__INFORMATION SHOWN__:
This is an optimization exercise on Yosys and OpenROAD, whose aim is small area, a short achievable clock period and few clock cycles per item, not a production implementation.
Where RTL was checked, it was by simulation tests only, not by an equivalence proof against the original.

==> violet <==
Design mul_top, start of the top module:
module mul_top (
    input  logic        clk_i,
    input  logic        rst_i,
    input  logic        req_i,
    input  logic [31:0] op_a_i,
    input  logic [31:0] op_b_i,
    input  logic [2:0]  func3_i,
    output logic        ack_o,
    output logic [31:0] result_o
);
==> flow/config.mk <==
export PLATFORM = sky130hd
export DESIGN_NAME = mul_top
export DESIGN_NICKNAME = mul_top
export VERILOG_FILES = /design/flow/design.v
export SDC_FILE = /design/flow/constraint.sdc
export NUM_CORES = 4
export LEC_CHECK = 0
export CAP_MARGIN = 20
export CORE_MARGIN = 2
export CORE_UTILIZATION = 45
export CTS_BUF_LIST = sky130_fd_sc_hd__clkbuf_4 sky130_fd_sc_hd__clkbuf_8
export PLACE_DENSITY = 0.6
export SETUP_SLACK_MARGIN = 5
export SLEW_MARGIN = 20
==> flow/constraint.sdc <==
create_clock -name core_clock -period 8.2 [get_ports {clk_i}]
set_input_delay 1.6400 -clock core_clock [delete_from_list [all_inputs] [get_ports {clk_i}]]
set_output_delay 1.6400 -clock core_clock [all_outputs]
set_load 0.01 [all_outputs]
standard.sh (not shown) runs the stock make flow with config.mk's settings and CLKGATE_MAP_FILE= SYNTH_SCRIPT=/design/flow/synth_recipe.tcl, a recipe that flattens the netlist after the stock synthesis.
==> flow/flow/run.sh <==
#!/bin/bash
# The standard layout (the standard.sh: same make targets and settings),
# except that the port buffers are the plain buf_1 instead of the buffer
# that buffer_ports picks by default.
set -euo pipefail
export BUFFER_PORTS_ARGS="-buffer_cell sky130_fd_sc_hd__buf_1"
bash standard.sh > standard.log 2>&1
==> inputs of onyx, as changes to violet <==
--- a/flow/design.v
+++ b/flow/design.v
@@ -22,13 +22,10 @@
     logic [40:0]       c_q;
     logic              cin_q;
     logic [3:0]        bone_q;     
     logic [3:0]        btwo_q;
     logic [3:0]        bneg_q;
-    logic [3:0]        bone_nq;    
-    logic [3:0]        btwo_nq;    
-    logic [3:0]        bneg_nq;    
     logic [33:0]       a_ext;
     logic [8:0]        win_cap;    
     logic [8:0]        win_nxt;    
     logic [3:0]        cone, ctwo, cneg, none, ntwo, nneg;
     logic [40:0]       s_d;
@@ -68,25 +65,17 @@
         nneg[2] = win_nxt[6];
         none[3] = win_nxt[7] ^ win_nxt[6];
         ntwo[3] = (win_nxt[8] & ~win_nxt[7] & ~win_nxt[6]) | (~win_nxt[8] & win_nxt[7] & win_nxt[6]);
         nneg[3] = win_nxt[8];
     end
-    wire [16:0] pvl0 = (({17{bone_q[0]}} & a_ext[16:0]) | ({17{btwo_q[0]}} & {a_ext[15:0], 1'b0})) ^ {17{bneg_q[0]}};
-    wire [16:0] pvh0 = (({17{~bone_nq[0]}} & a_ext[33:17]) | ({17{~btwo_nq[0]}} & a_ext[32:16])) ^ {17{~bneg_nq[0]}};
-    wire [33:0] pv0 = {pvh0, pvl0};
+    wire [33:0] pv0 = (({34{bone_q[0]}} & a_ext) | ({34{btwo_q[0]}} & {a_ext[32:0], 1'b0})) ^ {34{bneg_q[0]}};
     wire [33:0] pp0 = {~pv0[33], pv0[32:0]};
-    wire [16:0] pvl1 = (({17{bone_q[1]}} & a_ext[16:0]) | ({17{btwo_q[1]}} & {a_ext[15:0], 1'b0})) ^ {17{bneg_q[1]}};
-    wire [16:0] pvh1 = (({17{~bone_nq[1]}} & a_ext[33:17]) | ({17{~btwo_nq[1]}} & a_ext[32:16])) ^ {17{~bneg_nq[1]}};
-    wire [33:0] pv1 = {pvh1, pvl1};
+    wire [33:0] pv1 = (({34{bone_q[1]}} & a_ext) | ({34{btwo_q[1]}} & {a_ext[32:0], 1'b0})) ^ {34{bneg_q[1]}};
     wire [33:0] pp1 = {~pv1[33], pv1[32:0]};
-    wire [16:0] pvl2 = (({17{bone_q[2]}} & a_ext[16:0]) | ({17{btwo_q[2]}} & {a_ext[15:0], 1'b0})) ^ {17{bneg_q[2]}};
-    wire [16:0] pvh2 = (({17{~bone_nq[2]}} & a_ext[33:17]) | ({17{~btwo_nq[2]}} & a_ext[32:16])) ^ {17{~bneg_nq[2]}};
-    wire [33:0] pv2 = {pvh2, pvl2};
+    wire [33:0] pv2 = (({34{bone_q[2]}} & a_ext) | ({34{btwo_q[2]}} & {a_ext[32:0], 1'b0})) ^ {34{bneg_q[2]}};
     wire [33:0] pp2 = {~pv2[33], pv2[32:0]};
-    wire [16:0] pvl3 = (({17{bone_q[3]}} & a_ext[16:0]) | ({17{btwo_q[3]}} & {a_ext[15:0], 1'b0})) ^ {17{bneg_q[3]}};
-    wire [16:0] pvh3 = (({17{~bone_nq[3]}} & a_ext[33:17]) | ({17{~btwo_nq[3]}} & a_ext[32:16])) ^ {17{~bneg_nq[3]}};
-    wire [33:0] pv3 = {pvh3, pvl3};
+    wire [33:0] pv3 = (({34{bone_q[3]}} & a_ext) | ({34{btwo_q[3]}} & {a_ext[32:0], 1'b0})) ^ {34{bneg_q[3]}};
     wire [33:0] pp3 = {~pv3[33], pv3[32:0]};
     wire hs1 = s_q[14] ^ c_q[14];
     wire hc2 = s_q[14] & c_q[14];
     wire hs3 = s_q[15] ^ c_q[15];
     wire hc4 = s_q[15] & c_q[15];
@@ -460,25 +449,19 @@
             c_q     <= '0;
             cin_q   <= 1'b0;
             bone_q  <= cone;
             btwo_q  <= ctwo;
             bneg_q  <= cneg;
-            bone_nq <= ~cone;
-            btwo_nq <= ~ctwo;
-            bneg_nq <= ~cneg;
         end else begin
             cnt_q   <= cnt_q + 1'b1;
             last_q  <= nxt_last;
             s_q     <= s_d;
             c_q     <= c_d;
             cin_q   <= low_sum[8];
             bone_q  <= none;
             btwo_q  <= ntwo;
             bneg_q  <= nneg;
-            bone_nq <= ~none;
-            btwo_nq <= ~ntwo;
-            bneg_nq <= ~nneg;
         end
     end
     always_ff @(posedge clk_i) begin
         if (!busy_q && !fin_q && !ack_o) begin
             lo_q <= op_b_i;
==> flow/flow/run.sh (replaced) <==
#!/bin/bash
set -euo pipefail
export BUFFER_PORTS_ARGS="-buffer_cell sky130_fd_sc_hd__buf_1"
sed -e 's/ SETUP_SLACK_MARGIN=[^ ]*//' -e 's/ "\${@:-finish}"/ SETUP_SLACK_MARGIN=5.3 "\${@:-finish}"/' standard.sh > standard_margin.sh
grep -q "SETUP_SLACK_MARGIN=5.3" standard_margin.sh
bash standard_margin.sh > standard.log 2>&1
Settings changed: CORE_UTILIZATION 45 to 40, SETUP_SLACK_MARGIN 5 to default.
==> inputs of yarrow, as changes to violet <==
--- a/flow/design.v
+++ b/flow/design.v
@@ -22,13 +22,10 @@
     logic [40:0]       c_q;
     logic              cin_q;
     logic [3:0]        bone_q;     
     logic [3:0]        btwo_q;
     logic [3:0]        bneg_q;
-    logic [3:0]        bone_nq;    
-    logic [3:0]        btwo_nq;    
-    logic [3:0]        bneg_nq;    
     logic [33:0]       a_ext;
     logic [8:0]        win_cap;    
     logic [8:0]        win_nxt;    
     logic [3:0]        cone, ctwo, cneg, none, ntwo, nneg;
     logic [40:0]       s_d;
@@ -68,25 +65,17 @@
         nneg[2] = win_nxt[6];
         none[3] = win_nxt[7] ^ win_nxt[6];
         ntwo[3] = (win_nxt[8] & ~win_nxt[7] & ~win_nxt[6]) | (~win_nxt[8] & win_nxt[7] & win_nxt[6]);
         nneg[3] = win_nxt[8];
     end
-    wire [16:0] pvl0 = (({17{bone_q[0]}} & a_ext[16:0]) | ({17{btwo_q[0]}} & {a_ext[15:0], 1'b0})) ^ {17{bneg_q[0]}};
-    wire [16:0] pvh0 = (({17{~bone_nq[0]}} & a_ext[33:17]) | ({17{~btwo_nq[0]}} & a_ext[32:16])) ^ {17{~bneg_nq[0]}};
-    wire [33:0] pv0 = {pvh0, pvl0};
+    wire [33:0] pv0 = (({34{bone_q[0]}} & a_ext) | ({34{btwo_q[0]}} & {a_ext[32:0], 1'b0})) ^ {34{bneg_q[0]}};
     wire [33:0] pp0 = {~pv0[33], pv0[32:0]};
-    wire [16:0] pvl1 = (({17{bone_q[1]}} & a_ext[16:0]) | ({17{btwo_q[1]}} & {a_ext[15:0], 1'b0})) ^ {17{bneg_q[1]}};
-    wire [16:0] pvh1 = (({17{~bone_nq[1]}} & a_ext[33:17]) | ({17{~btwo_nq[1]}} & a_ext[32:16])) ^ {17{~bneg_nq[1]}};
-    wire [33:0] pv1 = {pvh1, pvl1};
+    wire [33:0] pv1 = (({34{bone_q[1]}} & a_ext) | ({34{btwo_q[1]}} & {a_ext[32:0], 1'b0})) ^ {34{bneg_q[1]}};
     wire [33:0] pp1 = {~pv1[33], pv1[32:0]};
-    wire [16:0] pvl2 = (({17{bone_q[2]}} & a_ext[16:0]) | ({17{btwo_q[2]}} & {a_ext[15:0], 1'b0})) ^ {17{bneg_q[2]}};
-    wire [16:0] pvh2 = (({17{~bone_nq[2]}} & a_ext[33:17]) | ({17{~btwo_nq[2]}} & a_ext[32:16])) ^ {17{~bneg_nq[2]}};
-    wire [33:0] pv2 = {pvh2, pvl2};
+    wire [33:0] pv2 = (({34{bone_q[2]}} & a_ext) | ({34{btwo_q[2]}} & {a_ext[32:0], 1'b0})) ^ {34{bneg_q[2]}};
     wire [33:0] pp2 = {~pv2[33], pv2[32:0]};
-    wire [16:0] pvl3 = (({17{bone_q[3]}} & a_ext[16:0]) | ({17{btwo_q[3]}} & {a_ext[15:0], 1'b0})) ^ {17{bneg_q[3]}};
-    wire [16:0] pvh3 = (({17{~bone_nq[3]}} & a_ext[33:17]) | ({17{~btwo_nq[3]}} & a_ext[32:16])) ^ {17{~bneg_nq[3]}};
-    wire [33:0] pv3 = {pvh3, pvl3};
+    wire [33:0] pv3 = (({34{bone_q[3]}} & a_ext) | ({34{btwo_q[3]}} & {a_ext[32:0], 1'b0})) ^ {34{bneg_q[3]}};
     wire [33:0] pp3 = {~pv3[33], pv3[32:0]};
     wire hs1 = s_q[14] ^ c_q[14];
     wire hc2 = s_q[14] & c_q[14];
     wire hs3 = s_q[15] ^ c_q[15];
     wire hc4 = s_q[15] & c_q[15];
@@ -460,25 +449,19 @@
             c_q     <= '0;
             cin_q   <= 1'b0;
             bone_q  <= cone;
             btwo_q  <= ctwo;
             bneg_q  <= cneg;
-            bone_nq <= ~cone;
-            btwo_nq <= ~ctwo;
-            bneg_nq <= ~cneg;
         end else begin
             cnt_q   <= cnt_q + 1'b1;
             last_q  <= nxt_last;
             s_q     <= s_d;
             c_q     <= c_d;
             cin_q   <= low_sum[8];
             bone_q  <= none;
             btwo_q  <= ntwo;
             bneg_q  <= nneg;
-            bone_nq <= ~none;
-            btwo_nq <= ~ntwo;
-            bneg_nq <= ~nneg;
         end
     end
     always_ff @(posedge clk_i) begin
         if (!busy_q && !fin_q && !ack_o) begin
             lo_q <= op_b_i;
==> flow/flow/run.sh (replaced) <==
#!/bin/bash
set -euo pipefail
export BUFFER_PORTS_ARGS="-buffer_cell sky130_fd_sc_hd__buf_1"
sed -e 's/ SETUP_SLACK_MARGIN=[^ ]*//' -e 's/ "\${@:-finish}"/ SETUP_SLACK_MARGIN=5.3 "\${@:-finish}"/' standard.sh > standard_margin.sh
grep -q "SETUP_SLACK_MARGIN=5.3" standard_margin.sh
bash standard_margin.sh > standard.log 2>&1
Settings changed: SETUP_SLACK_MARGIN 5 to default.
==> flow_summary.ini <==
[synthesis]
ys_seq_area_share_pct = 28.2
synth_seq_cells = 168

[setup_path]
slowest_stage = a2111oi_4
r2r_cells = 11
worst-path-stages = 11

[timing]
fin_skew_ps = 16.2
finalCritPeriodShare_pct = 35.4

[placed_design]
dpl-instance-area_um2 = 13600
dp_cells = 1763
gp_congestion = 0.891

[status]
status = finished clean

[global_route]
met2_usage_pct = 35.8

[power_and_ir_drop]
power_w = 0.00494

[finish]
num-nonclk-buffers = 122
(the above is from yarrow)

__WHAT IS BEING ASKED__: Each line from the first line of the listing through the line with "export CORE_UTILIZATION = 45" must be output exactly, both ends included, and no other line may appear.

__TASK OUTPUT__:
This is an optimization exercise on Yosys and OpenROAD, whose aim is small area, a short achievable clock period and few clock cycles per item, not a production implementation.
Where RTL was checked, it was by simulation tests only, not by an equivalence proof against the original.

==> violet <==
Design mul_top, start of the top module:
module mul_top (
    input  logic        clk_i,
    input  logic        rst_i,
    input  logic        req_i,
    input  logic [31:0] op_a_i,
    input  logic [31:0] op_b_i,
    input  logic [2:0]  func3_i,
    output logic        ack_o,
    output logic [31:0] result_o
);
==> flow/config.mk <==
export PLATFORM = sky130hd
export DESIGN_NAME = mul_top
export DESIGN_NICKNAME = mul_top
export VERILOG_FILES = /design/flow/design.v
export SDC_FILE = /design/flow/constraint.sdc
export NUM_CORES = 4
export LEC_CHECK = 0
export CAP_MARGIN = 20
export CORE_MARGIN = 2
export CORE_UTILIZATION = 45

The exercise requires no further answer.